廃棄対象の公文書約2万枚を無断で家に持ち帰り、私的に利用するため、裏面に小説などをコピーしていたなどとして、静岡県長泉町は教育委員会の女性主査を8月20日付けで懲戒免職処分としました。
公文書の裏面に推理小説1万2000枚コピー
長泉町によりますと、懲戒免職処分となったのは、長泉町の教育委員会に勤務する57歳の女性主査です。女性主査は少なくとも5年間にわたり町が管理すべき廃棄対象の公文書約2万枚を無断で家に持ち帰り、保管していました。
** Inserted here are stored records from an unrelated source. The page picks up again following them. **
This design comes from an exercise in tuning for small area, a short achievable clock period and few clock cycles on the open sky130 flow, not from production work.
In this exercise RTL edits were held to simulation tests only and were not proved equivalent to the original.
No activity file was given, so power comes from the tool's default toggle rates.

==> inputs of run D <==
==> flow/design.v (excerpt) <==
module palette_pixel_unpacker #(
  parameter int PALETTE_DEPTH = 64
) (
  input  logic              clk,
  input  logic              rst_n,
  input  logic              cfg_we,
  input  logic [2:0]        cfg_index,
  input  logic [ppu_pkg::CFG_DW-1:0] cfg_data,
  input  logic              in_valid,
  output logic              in_ready,
  input  logic              in_mode,
  input  logic [7:0]        in_data_byte,
  input  logic [7:0]        in_palette_index,
  input  logic [31:0]       in_palette_color,
  output logic              out_valid,
  input  logic              out_ready,
  output logic [31:0]       out_pixel_value,
  output logic [ppu_pkg::ADDRESS_BITS-1:0] out_pixel_address,
  output logic              out_last_of_run,
  output logic              out_end_of_image
);
Settings: LEC_CHECK=0, ABC_AREA=1, ABC_CLOCK_PERIOD_IN_PS=3000, CAP_MARGIN=20, CORE_MARGIN=2, CORE_UTILIZATION=55, PLACE_DENSITY=0.65, SETUP_SLACK_MARGIN=2.9, SLEW_MARGIN=20, SYNTH_MEMORY_MAX_BITS=16384; clock period 5.5 ns.
standard.sh (not shown) runs the stock make flow with config.mk's settings and CLKGATE_MAP_FILE= SYNTH_SCRIPT=/design/flow/synth_recipe.tcl, a recipe that flattens the netlist after the stock synthesis.
==> flow/flow/run.sh <==
#!/bin/bash
# Layout: the standard flow (standard.sh, unchanged synthesis, floorplan,
# power grid and tap cells) with two changes made through ORFS variables:
#  - every input and output port still gets a buffer, but a buf_4 instead of
#    the default (a slow delay cell);
#  - clock tree: sink clusters of up to 25 sinks within 80 um, no dummy loads.
# ORFS writes each step's full log under orfs/logs; make's own output goes to
# standard.log.
set -euo pipefail
bash standard.sh \
  'BUFFER_PORTS_ARGS=-buffer_cell sky130_fd_sc_hd__buf_4' \
  'CTS_ARGS=-sink_clustering_enable -repair_clock_nets -dont_use_dummy_load -sink_clustering_size 25 -sink_clustering_max_diameter 80' \
  finish > standard.log 2>&1
==> inputs of run X, as changes to run D <==
--- a/flow/design.v
+++ b/flow/design.v
@@ -59,24 +59,26 @@
   logic [K-1:0]      r1_oh;      
   logic        in_ready_r;
   logic        h_vld, h_pw;
   logic [5:0]  h_idx;
   logic [31:0] h_dat;
   logic          wb_vld, wb_land;
+  logic          wb_act;     
   logic [5:0]    wb_idx;
   logic [31:0]   wb_dat;
   logic [NR-1:0] wb_ring, wb_keep;    
   logic [1:0]  phase_r;
   logic        dcomp;        
   logic [23:0] partial_r;
   logic          u_vld, u_byp, u_zero, u_last;
   logic [2:0]    u_cnt;
   logic [5:0]    u_idx;
   logic [6:0]    u_rest;
   logic [NR-1:0] u_ring;     
-  logic [K-1:0]  u_place;    
+  localparam int NQ = 4;
+  logic [NQ-1:0][K-1:0] u_pq;
   logic [9:0]    col_r, row_r;
   logic [AW-1:0] base_r;
   logic          col_end, row_end;
   logic          wl0_r, hl0_r;   
   logic          o_vld, o_last, o_eoi;
   logic [31:0]   o_pix;
@@ -89,13 +91,13 @@
   assign wb_free = !wb_vld || wb_land;
   assign o_take  = !o_vld || out_ready;
   assign u_issue = u_vld && o_take;
   assign u_free  = !u_vld || (u_last && o_take);
   assign in_acc  = in_valid && in_ready_r;
   assign in_item = in_acc && (in_mode ? (in_palette_index[7:6] == 2'b00) : (fidx || fdir));
-  assign h_go    = h_vld && (h_pw ? (u_free && wb_free) :
+  assign h_go    = h_vld && (h_pw ? wb_free :
                              (fidx ? u_free : (!dcomp || o_take)));
   assign i_go    = in_item && !in_mode && (!h_vld || (h_pw && h_go)) &&
                    (fidx ? u_free : (!dcomp || o_take));
   assign h_load  = in_item && !i_go;
   assign h_to_wb = h_vld && h_pw && h_go;
   assign e_vld   = (h_vld && !h_pw && h_go) || i_go;
@@ -108,38 +110,42 @@
   assign wb_vld_nx = h_to_wb || (wb_vld && !wb_land);
   assign wb_idx_nx = h_to_wb ? h_idx : wb_idx;
   assign u_vld_nx  = (e_vld && fidx) || (u_vld && !(u_issue && u_last));
   logic land_nx, land_h, land_w;
   logic [KB-1:0] rot2;
   assign rot2    = KB'(rot_r + KB'(2));
-  assign land_h  = (h_idx[KB-1:0] == rot2);
-  assign land_w  = wb_vld && !wb_land && (wb_idx[KB-1:0] == rot2);
+  logic act_nx;
+  assign act_nx  = h_to_wb ? u_free : (wb_act || u_free);
+  assign land_h  = u_free && (h_idx[KB-1:0] == rot2);
+  assign land_w  = wb_vld && !wb_land && (wb_act || u_free) && (wb_idx[KB-1:0] == rot2);
   assign land_nx = h_to_wb ? land_h : land_w;
   always_ff @(posedge clk) begin
     if (!rst_n) begin
       in_ready_r <= 1'b1;
       h_vld      <= 1'b0;
       wb_vld     <= 1'b0;
+      wb_act     <= 1'b0;
       wb_land    <= 1'b0;
       wb_ring    <= '0;
       wb_keep    <= '1;
       rot_r      <= '0;
       r1_oh      <= K'(2);
     end else begin
       h_vld      <= h_vld_nx;
       wb_vld     <= wb_vld_nx;
+      wb_act     <= act_nx;
       wb_land    <= land_nx;
       for (int m = 0; m < NR; m++) begin
         wb_ring[m] <= h_to_wb ? (land_h && (h_idx[5:KB] == (6-KB)'(m)))
                               : (land_w && (wb_idx[5:KB] == (6-KB)'(m)));
         wb_keep[m] <= h_to_wb ? !(land_h && (h_idx[5:KB] == (6-KB)'(m)))
                               : !(land_w && (wb_idx[5:KB] == (6-KB)'(m)));
       end
       rot_r      <= rot_r + KB'(1);
       r1_oh      <= {r1_oh[K-2:0], r1_oh[K-1]};
-      in_ready_r <= !h_vld_nx || (!u_vld_nx && (h_pw_nx ? (!wb_vld_nx || land_nx) : fidx));
+      in_ready_r <= !h_vld_nx || (h_pw_nx ? (!wb_vld_nx || land_nx) : (fidx && !u_vld_nx));
     end
   end
   always_ff @(posedge clk) begin
     if (h_load) begin
       h_pw  <= in_mode;
       h_idx <= in_palette_index[5:0];
@@ -223,36 +229,49 @@
     end
   end
   logic          u_ld, u_adv, zero_ld, zero_nx, byp_nx;
   logic [5:0]    idx_ld, idx_sh, idx_nx;
   logic [K-1:0]  jd_ld, jd_sh;
   logic [NR-1:0] rg_ld, rg_sh, rg_hold;
-  logic [K-1:0]  po_ld, po_sh, po_hold;
+  logic [K-1:0]  po_ld, po_sh, po_hold, place_nx;
+  logic [NQ-1:0] qd_ld, qd_sh, qd_hold, quarter_nx;
   assign u_ld    = e_vld && fidx;
   assign u_adv   = u_issue && !u_last;
   assign idx_ld  = f1 ? {5'b0, e_byte[7]} : (f4 ? {2'b0, e_byte[7:4]} : e_byte[5:0]);
   assign idx_sh  = f1 ? {5'b0, u_rest[6]} : {2'b0, u_rest[6:3]};
   assign zero_ld = f8 && (e_byte[7:6] != 2'b00);
   assign idx_nx  = u_ld ? idx_ld : (u_adv ? idx_sh : u_idx);
   assign zero_nx = u_ld ? zero_ld : (!u_adv && u_zero);
   logic wkeep, byp_l, byp_s, byp_u;
   assign wkeep  = wb_vld && !wb_land;
   assign byp_l  = h_to_wb ? (idx_ld == h_idx) : (wkeep && (idx_ld == wb_idx));
-  assign byp_s  = h_to_wb ? (idx_sh == h_idx) : (wkeep && (idx_sh == wb_idx));
-  assign byp_u  = h_to_wb ? (u_idx  == h_idx) : (wkeep && (u_idx  == wb_idx));
+  assign byp_s  = !h_to_wb && wkeep && wb_act && (idx_sh == wb_idx);
+  assign byp_u  = !h_to_wb && wkeep && wb_act && (u_idx  == wb_idx);
   assign byp_nx = u_ld ? (!zero_ld && byp_l) : (u_adv ? byp_s : (!u_zero && byp_u));
   assign jd_ld   = f1 ? (e_byte[7] ? K'(2) : K'(1)) :
                    (f4 ? (K'(1) << e_byte[6:4]) : (K'(1) << e_byte[2:0]));
   assign jd_sh   = f1 ? (u_rest[6] ? K'(2) : K'(1)) : (K'(1) << u_rest[5:3]);
+  logic [K-1:0] u_place;
+  always_comb begin
+    u_place = '0;
+    for (int q = 0; q < NQ; q++) u_place = u_place | u_pq[q];
+  end
   assign po_hold = {u_place[K-2:0], u_place[K-1]};
+  assign place_nx = u_ld ? po_ld : (u_adv ? po_sh : po_hold);
+  assign quarter_nx = u_ld ? qd_ld : (u_adv ? qd_sh : qd_hold);
   always_comb begin
     for (int m = 0; m < NR; m++) begin
       rg_ld[m] = !zero_ld && (idx_ld[5:KB] == (6-KB)'(m));
       rg_sh[m] = (idx_sh[5:KB] == (6-KB)'(m));
       rg_hold[m] = !u_zero && (u_idx[5:KB] == (6-KB)'(m));
     end
+    for (int q = 0; q < NQ; q++) begin
+      qd_ld[q]   = (idx_ld[5:4] == 2'(q));
+      qd_sh[q]   = (idx_sh[5:4] == 2'(q));
+      qd_hold[q] = (u_idx[5:4] == 2'(q));
+    end
     po_ld = '0;
     po_sh = '0;
     for (int p = 0; p < K; p++) begin
       for (int k = 0; k < K; k++) begin
         po_ld[p] = po_ld[p] | (r1_oh[k] & jd_ld[(k - p) & (K - 1)]);
         po_sh[p] = po_sh[p] | (r1_oh[k] & jd_sh[(k - p) & (K - 1)]);
@@ -268,13 +287,15 @@
   end
   always_ff @(posedge clk) begin
     u_idx   <= idx_nx;
     u_zero  <= zero_nx;
     u_byp   <= fidx && byp_nx;
     u_ring  <= {NR{fidx && !byp_nx}} & (u_ld ? rg_ld : (u_adv ? rg_sh : rg_hold));
-    u_place <= u_ld ? po_ld : (u_adv ? po_sh : po_hold);
+    for (int q = 0; q < NQ; q++) begin
+      u_pq[q] <= {K{quarter_nx[q]}} & place_nx;
+    end
     if (u_ld) begin
       u_last <= f8;
       u_cnt  <= f1 ? 3'd7 : (f4 ? 3'd1 : 3'd0);
       u_rest <= f1 ? e_byte[6:0] : {e_byte[3:0], 3'b000};
     end else if (u_issue) begin
       u_last <= (u_cnt == 3'd1);
@@ -285,13 +306,13 @@
   logic [31:0] pal_rd;
   logic [NR-1:0][31:0] ring_rd;
   always_comb begin
     for (int m = 0; m < NR; m++) begin
       ring_rd[m] = '0;
       for (int p = 0; p < K; p++) begin
-        ring_rd[m] = ring_rd[m] | ({32{u_place[p]}} & pal[m*K+p]);
+        ring_rd[m] = ring_rd[m] | ({32{u_pq[m / (NR / NQ)][p]}} & pal[m*K+p]);
       end
     end
     pal_rd = {32{u_byp}} & wb_dat;
     for (int m = 0; m < NR; m++) begin
       pal_rd = pal_rd | ({32{u_ring[m]}} & ring_rd[m]);
     end
@@ -342,16 +363,18 @@
         o_vld <= 1'b0;
       end
       if (cfg_w) col_end <= cfg_spec ? (&col_r) : ({1'b0, col_r} + 11'd1 >= cfg_data);
       if (cfg_h) row_end <= cfg_spec ? (&row_r) : ({1'b0, row_r} + 11'd1 >= cfg_data);
     end
   end
+  logic [AW-1:0] addr_nx;
+  assign addr_nx = base_r + AW'(col_r);
   always_ff @(posedge clk) begin
-    o_addr <= ({AW{o_load}} & (base_r + AW'(col_r))) | ({AW{!o_load}} & o_addr);
-    o_last <= (o_load & (!u_issue | u_last)) | (!o_load & o_last);
-    o_eoi  <= (o_load & col_end & row_end) | (!o_load & o_eoi);
+    o_addr <= ({AW{u_issue}} & addr_nx) | ({AW{dload}} & addr_nx) | ({AW{s_h}} & o_addr);
+    o_last <= (u_issue & u_last) | dload | (s_h & o_last);
+    o_eoi  <= (u_issue & col_end & row_end) | (dload & col_end & row_end) | (s_h & o_eoi);
   end
   assign in_ready          = in_ready_r;
   assign out_valid         = o_vld;
   assign out_pixel_value   = o_pix;
   assign out_pixel_address = o_addr;
   assign out_last_of_run   = o_last;
SETUP_SLACK_MARGIN = 3.0   (was 2.9)
==> summary of the runs <==
Of run D and run X, run D has the higher hold slack (gap 25 ps). In run X the via count is higher than in run D, by about 0.8%. Between run X and run D, the lower cell count is in run D (gap 1.4%, measured against run D). Between run X and run D, the lower combinational power is in run X (gap 42%, measured against run D).
Testbench counts of run D, summed over its fixed seeds: cycles 10,549.
Testbench counts of run X, summed over its fixed seeds: cycles 10,521.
また勤務時間外に町が所有するコピー機を使い私的に利用するために持ち帰った公文書の裏側に推理小説などをコピーしていて、その枚数は約1万2000枚にのぼっていたということです。さらに女性主査は自転車から徒歩に通勤手段を切り替えたにもかかわらず申請を怠り、通勤手当47カ月分あわせて9万4000円を受け取っていました。
「エコの観点で行った」
女性主査は2025年8月に財務会計システムの不正アクセスで、1カ月の停職処分を受けていて町から通報を受けた警察が家宅捜索を行った際に、女性の自宅から大量の公文書が発見されたことで今回の事案が発覚しました。さらに町が公文書を持ち去った手段や方法などを女性主査から聞き取った際に申請と異なり徒歩通勤していたことが発覚したということです。女性主査は聞き取りに対し「廃棄対象の文書だったのでエコの観点で行った」「迷惑をかけた」などと話しています。
現時点で情報の流出なし
廃棄予定の公文書は溶解やシュレッダー処理までの間に仕分けする必要があり、書庫に一定期間保管されていたということです。なお書庫は勤務時間外は施錠されています。公文書には個人情報や町の意思決定及び財務事務に関する内容が含まれていたものの、女性主査が自宅で保管していた公文書はすべて回収され、現時点で情報の流出は確認されていないということです。
長泉町長「再発防止に向けた取り組み推進」
町は女性主査の処分にあわせ、公文書の担当部長や課長らあわせて5人を8月20日付けで口頭注意としました。長泉町の池田修町長は「職員によるこのような非違行為が発生したことは、町民の皆様の信頼を著しく損なうものであり町政を預かる者として深くお詫び申し上げます。町としては本事案を重く受け止め、再発防止に向けた取り組みを全庁的に進めてまいります。具体的には、公文書管理のルールの再確認や個人情報の適正管理の研修の再実施等による周知徹底、服務規律の再確認を行うとともに職員への倫理研修等を通じた意識改革を図り町民の信頼回復に全力を尽くしてまいります」とコメントしています。